Later we enjoyed dinner at Pastor Kim’s house. He and his family have been serving in Namibia for 7 years. One goal of this annual trip is to minister to the Kims, Parks, Hongs, and Jen Chon — faithful servants who are pouring out their lives for these young people. Please pray that our team would be an encouragement to them, even as we partner with them, pray with them, and seek to support their efforts here on the ground.

We’re winding down this Sunday evening at Steve and Seoyeon Hong’s apartment and Jen Chon’s apartment in preparation for a full day tomorrow. In the morning, God willing, we’ll get together with many of the Agape Youth for one-on-one discipleship meetings, small group sessions, and other activities.

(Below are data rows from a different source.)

Context: an optimization exercise on an open-source flow, tuned for small area. The choices shown serve that exercise and are no tape-out recipe.
At most, simulation tests tie the RTL to the original design; equivalence was not proved.
No functional check of the RTL was part of run 4.
The clock port is modelled as an ideal driver; clocking choices that lean on that would not hold on a real chip.
Power is estimated from default activity; no workload was simulated.

**flow/flow/synth_abc.tcl**
```tcl
# The standard flow's synthesis script, with ABC run on an area-oriented script of our
# own (AREA_ABC_SCRIPT) in place of ORFS's: every other argument, the
# dont_use list included, is kept.
proc abc {args} {
  set i [lsearch -exact $args -script]
  if {$i >= 0} {
    set args [lreplace $args $i [expr {$i + 1}] -script $::env(AREA_ABC_SCRIPT)]
  }
  yosys abc {*}$args
}
source $::env(FLOW_SYNTH)
```
**flow/config.mk**
```make
export PLATFORM = sky130hd
export DESIGN_NAME = fifo
export DESIGN_NICKNAME = fifo
export VERILOG_FILES = /design/flow/design.v
export SDC_FILE = /design/flow/constraint.sdc
export NUM_CORES = 4
export LEC_CHECK = 0
export ABC_AREA = 0
export CAP_MARGIN = 0
export CORE_MARGIN = 2
export CORE_UTILIZATION = 70
export PLACE_DENSITY = 0.85
export SLEW_MARGIN = 0
export SYNTH_HIERARCHICAL = 1
export SYNTH_MINIMUM_KEEP_SIZE = 0
```
**flow/flow/area.abc**
```
&get -n
&st
&dch
&nf -a
&put
```
**flow/constraint.sdc**
```tcl
create_clock -name core_clock -period 5.0 [get_ports {clk}]
set_input_delay 1.0000 -clock core_clock [delete_from_list [all_inputs] [get_ports {clk}]]
set_output_delay 1.0000 -clock core_clock [all_outputs]
set_load 0.01 [all_outputs]
```
**flow/flow/downsize.tcl**
```tcl
# Swap each logic and clock-tree cell for the smallest cell of its family
# (same function, lower drive) that keeps slew, capacitance and timing
# within margins. Reads and writes the odb named by DS_ODB.
set plat $::env(FLOW_HOME)/platforms/sky130hd
read_liberty $plat/lib/sky130_fd_sc_hd__tt_025C_1v80.lib
read_db $::env(DS_ODB)
read_sdc $::env(DS_SDC)
source $plat/setRC.tcl
set_propagated_clock [all_clocks]
estimate_parasitics -placement

proc envor {name def} { if {[info exists ::env($name)]} { return $::env($name) } { return $def } }
set clk_slew_max [envor DS_CLK_SLEW 0.110]
set slew_frac [envor DS_SLEW_FRAC 0.2]
set setup_min [envor DS_SETUP 0.3]
set hold_min [envor DS_HOLD 0.1]

proc max_clk_slew {} {
  set mx 0
  foreach p [get_pins -hierarchical */CLK] {
    set s [get_property $p slew_max]
    if {$s > $mx} { set mx $s }
  }
  return $mx
}

proc design_ok {} {
  global clk_slew_max slew_frac cap_frac setup_min hold_min
  estimate_parasitics -placement
  if {[sta::max_slew_violation_count] > 0} { return 0 }
  if {[sta::max_capacitance_violation_count] > 0} { return 0 }
  if {[sta::max_slew_check_slack_limit] < $slew_frac} { return 0 }
  if {[sta::max_capacitance_check_slack_limit] < $cap_frac} { return 0 }
  if {[sta::worst_slack_cmd max] < $setup_min * 1e-9} { return 0 }
  if {[sta::worst_slack_cmd min] < $hold_min * 1e-9} { return 0 }
  if {[max_clk_slew] > $clk_slew_max} { return 0 }
  return 1
}

# never demand more than the layout already has
estimate_parasitics -placement
set clk_slew_max [expr {max($clk_slew_max, [max_clk_slew])}]
set slew_frac [expr {min($slew_frac, [sta::max_slew_check_slack_limit])}]
set cap_frac [expr {min($slew_frac, [sta::max_capacitance_check_slack_limit])}]
set setup_min [expr {min($setup_min, [sta::worst_slack_cmd max] * 1e9)}]
set hold_min [expr {min($hold_min, [sta::worst_slack_cmd min] * 1e9)}]
puts "limits: clk slew $clk_slew_max slew frac $slew_frac setup $setup_min hold $hold_min"
puts "start: ok=[design_ok] clk slew [max_clk_slew] setup [sta::worst_slack_cmd max] hold [sta::worst_slack_cmd min]"
set saved 0.0
foreach inst [get_cells *] {
  set m [get_property $inst ref_name]
  if {![regexp {^(sky130_fd_sc_hd__[a-z0-9]+)_([0-9]+)$} $m -> base drv]} { continue }
  if {[string match "*df*" $base] || [string match "*tap*" $base] || [string match "*fill*" $base] || [string match "*decap*" $base] || [string match "*conb*" $base]} { continue }
  set a0 [get_property [get_lib_cells $m] area]
  set cands {}
  foreach lc [get_lib_cells ${base}_*] {
    set n [get_name $lc]
    if {![regexp "^${base}_\[0-9\]+\$" $n]} { continue }
    if {[get_property $lc dont_use]} { continue }
    set a [get_property $lc area]
    if {$a < $a0} { lappend cands [list $a $n] }
  }
  foreach c [lsort -real -index 0 $cands] {
    lassign $c a n
    replace_cell $inst $n
    if {[design_ok]} {
      set saved [expr {$saved + $a0 - $a}]
      puts "downsized [get_full_name $inst] $m -> $n"
      break
    }
    replace_cell $inst $m
  }
}
estimate_parasitics -placement
puts "end: saved $saved um2, clk slew [max_clk_slew] setup [sta::worst_slack_cmd max] hold [sta::worst_slack_cmd min]"
write_db $::env(DS_ODB)
```
**flow/standard.sh**
```bash
#!/bin/bash
# synth_recipe.tcl (not shown) runs the flow's synth.tcl, then flattens the netlist and writes it again
# the make line also repeats each setting of config.mk as NAME=value (left out here)
make -C /OpenROAD-flow-scripts/flow DESIGN_CONFIG=/design/flow/config.mk WORK_HOME=/design/flow/orfs CLKGATE_MAP_FILE= SYNTH_SCRIPT=/design/flow/synth_recipe.tcl "${@:-finish}"
```
**flow/flow/run.sh**
```bash
#!/bin/bash
# Standard ORFS layout with these changes:
# - synthesis is the standard flow's, but ABC maps with an area-oriented script
#   (flow/area.abc) instead of ORFS's speed script;
# - the ports get the smallest buffer;
# - the clock tree uses small buffers and no dummy loads;
# - after CTS, cells are swapped for lower-drive ones of the same
#   function where slew, capacitance and timing stay within margins.
set -euo pipefail
export FLOW_SYNTH=$PWD/synth_recipe.tcl
export AREA_ABC_SCRIPT=$PWD/flow/area.abc
export BUFFER_PORTS_ARGS="-buffer_cell sky130_fd_sc_hd__buf_1"
export CTS_ARGS="-sink_clustering_enable -repair_clock_nets -dont_use_dummy_load -buf_list {sky130_fd_sc_hd__clkbuf_4} -sink_clustering_size 10 -sink_clustering_max_diameter 100"
SYN=SYNTH_SCRIPT=$PWD/flow/synth_abc.tcl
bash standard.sh $SYN cts > standard_cts.log 2>&1
R=orfs/results/sky130hd/fifo/base
DS_SLEW_FRAC=0.1 DS_ODB=$R/4_cts.odb DS_SDC=$R/4_cts.sdc openroad -no_init -exit flow/downsize.tcl > downsize.log 2>&1
bash standard.sh $SYN finish > standard.log 2>&1
```
Context: an optimization exercise on an open-source flow, tuned for small area, a short achievable clock period and few clock cycles. The choices shown serve that exercise and are no tape-out recipe.
At most, simulation tests tie the RTL to the original design; equivalence was not proved.

## geofence
module geofence(clk, reset, X, Y, valid, is_inside);
input clk;
input reset;
input [9:0] X;
input [9:0] Y;
output reg valid;
output reg is_inside;
reg [3:0] phase;             
reg [9:0] px, py;            
reg sx, sy;                  
reg [9:0] mx, my;            
reg lsx, lsy, rsx, rsy;
reg [9:0] lmx, lmy, rmx, rmy;
reg ins;
wire [10:0] dx = {1'b0, X} - {1'b0, px};
wire [10:0] dy = {1'b0, Y} - {1'b0, py};
wire [9:0] ax = (dx[9:0] ^ {10{dx[10]}}) + {9'd0, dx[10]};
wire [9:0] ay = (dy[9:0] ^ {10{dy[10]}}) + {9'd0, dy[10]};
wire zx = mx == 10'd0, zy = my == 10'd0;
wire zlx = lmx == 10'd0, zly = lmy == 10'd0;
wire zrx = rmx == 10'd0, zry = rmy == 10'd0;
wire a_le, a_lt;              
xsgn ua(.a(lmx), .b(my), .c(lmy), .d(mx), .le(a_le), .lt(a_lt));
wire a_s1 = lsx ^ sy, a_s2 = lsy ^ sx;
wire a_nz = !(zlx || zy) || !(zly || zx);
wire an  = (a_s1 == a_s2) ? (a_s1 ? !a_le : a_lt) : (a_s1 && a_nz);    
wire anz = (a_s1 == a_s2) ? (a_s1 ? !a_lt : a_le) : (a_s1 || !a_nz);   
wire b_le, b_lt;
xsgn ub(.a(mx), .b(rmy), .c(my), .d(rmx), .le(b_le), .lt(b_lt));
wire b_s1 = sx ^ rsy, b_s2 = sy ^ rsx;
  ...
==> module geofence, before the edit <==
module geofence(clk, reset, X, Y, valid, is_inside);
input clk;
input reset;
input [9:0] X;
input [9:0] Y;
output reg valid;
output reg is_inside;
reg [3:0] phase;             
reg [9:0] px, py;            
reg sx, sy;                  
reg [9:0] mx, my;            
reg lsx, lsy, rsx, rsy;
reg [9:0] lmx, lmy, rmx, rmy;
reg ins;
wire [10:0] dx = {1'b0, X} - {1'b0, px};
wire [10:0] dy = {1'b0, Y} - {1'b0, py};
wire [9:0] ax = (dx[9:0] ^ {10{dx[10]}}) + {9'd0, dx[10]};
wire [9:0] ay = (dy[9:0] ^ {10{dy[10]}}) + {9'd0, dy[10]};
wire zx = mx == 10'd0, zy = my == 10'd0;
wire zlx = lmx == 10'd0, zly = lmy == 10'd0;
wire zrx = rmx == 10'd0, zry = rmy == 10'd0;
wire a_le, a_lt;              
xsgn ua(.a(lmx), .b(my), .c(lmy), .d(mx), .le(a_le), .lt(a_lt));
wire a_s1 = lsx ^ sy, a_s2 = lsy ^ sx;
wire a_nz = !(zlx || zy) || !(zly || zx);
wire an  = (a_s1 == a_s2) ? (a_s1 ? !a_le : a_lt) : (a_s1 && a_nz);    
wire anz = (a_s1 == a_s2) ? (a_s1 ? !a_lt : a_le) : (a_s1 || !a_nz);   
wire b_le, b_lt;
xsgn ub(.a(mx), .b(rmy), .c(my), .d(rmx), .le(b_le), .lt(b_lt));
wire b_s1 = sx ^ rsy, b_s2 = sy ^ rsx;
wire b_nz = !(zx || zry) || !(zy || zrx);
wire bn  = (b_s1 == b_s2) ? (b_s1 ? !b_le : b_lt) : (b_s1 && b_nz);
wire bnz = (b_s1 == b_s2) ? (b_s1 ? !b_lt : b_le) : (b_s1 || !b_nz);
wire opp = (!zx && (sx ^ lsx)) || (!zy && (sy ^ lsy));
wire hit = (zx && zy) || (an && bnz) || (anz && bn) || (anz && !an && bnz && !bn && opp);
wire newl = an && !bnz;       
wire newr = !anz && bn;       
always @(posedge clk or posedge reset) begin
    if (reset) phase <= 4'd0;
    else if (phase == 4'd8) phase <= 4'd0;
    else if (phase == 4'd6 && (ins || hit)) phase <= 4'd8;   
    else phase <= phase + 4'd1;
end
always @(posedge clk) begin
    sx <= dx[10]; mx <= ax;
    sy <= dy[10]; my <= ay;
end
always @(posedge clk) begin
    if (phase == 4'd0) begin
        px <= X;
        py <= Y;
    end
    if (phase == 4'd2) begin
        lsx <= sx; lmx <= mx; lsy <= sy; lmy <= my;
        rsx <= sx; rmx <= mx; rsy <= sy; rmy <= my;
        ins <= zx && zy;
    end else if (phase >= 4'd3 && phase <= 4'd7) begin
        if (hit) ins <= 1'b1;
        if (newl) begin lsx <= sx; lmx <= mx; lsy <= sy; lmy <= my; end
        if (newr) begin rsx <= sx; rmx <= mx; rsy <= sy; rmy <= my; end
    end
end
always @(posedge clk or posedge reset) begin
    if (reset) begin
        valid <= 1'b0;
        is_inside <= 1'b0;
    end else begin
        valid <= (phase == 4'd7) || (phase == 4'd6 && (ins || hit));
        is_inside <= (phase == 4'd6 || phase == 4'd7) && (ins || hit);
    end
end
endmodule
Background: an optimization exercise with open tools, aiming at small area. Do not read the settings as production practice. In this exercise RTL edits were held to simulation tests only and were not proved equivalent to the original. Power and IR drop assume default switching activity.

$ cat flow/run.sh
#!/bin/bash
# synth_recipe.tcl (not shown) runs the flow's synth.tcl, then flattens the netlist and writes it again
# the make line also repeats each setting of config.mk as NAME=value (left out here)
make -C /OpenROAD-flow-scripts/flow DESIGN_CONFIG=/design/flow/config.mk WORK_HOME=/design/flow/orfs CLKGATE_MAP_FILE= SYNTH_SCRIPT=/design/flow/synth_recipe.tcl finish
$ cat flow/config.mk
export PLATFORM = sky130hd
export DESIGN_NAME = top_module_router
export DESIGN_NICKNAME = top_module_router
export VERILOG_FILES = /design/flow/design.v
export SDC_FILE = /design/flow/constraint.sdc
export NUM_CORES = 4
export LEC_CHECK = 0
export CAP_MARGIN = 20
export CORE_MARGIN = 2
export CORE_UTILIZATION = 40
export SLEW_MARGIN = 20
$ cat flow/constraint.sdc
create_clock -name core_clock -period 5.0 [get_ports {clk}]
set_input_delay 1.0000 -clock core_clock [delete_from_list [all_inputs] [get_ports {clk}]]
set_output_delay 1.0000 -clock core_clock [all_outputs]
set_load 0.01 [all_outputs]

Alyssa Leone, our 11th team member, is scheduled to arrive tomorrow evening, and Becca McAteer (member 12) is scheduled to arrive just before the weekend.

Prayer Requests

  • Would you please ask our Father for continued team unity rooted in humility and love for Christ and one another?
  • Would you ask the Lord to give Alyssa and Becca safe trips to Namibia?
  • Can you ask our Father to guide our steps and establish our plans for this week? We have such high hopes for the Lord to work in the lives of the Agape Youth, but he is able to do exceedingly more than we could ever ask or imagine.
  • Lastly, we would ask you to pray for one particular family: A 17-year-old boy who was hoping to attend the camp this year was fatally stabbed early this morning. Two of his cousins are faithful members of the Agape Youth Worship Team. They, along with the rest of his family, are grieving this tragic loss. Would you please pray for this family? 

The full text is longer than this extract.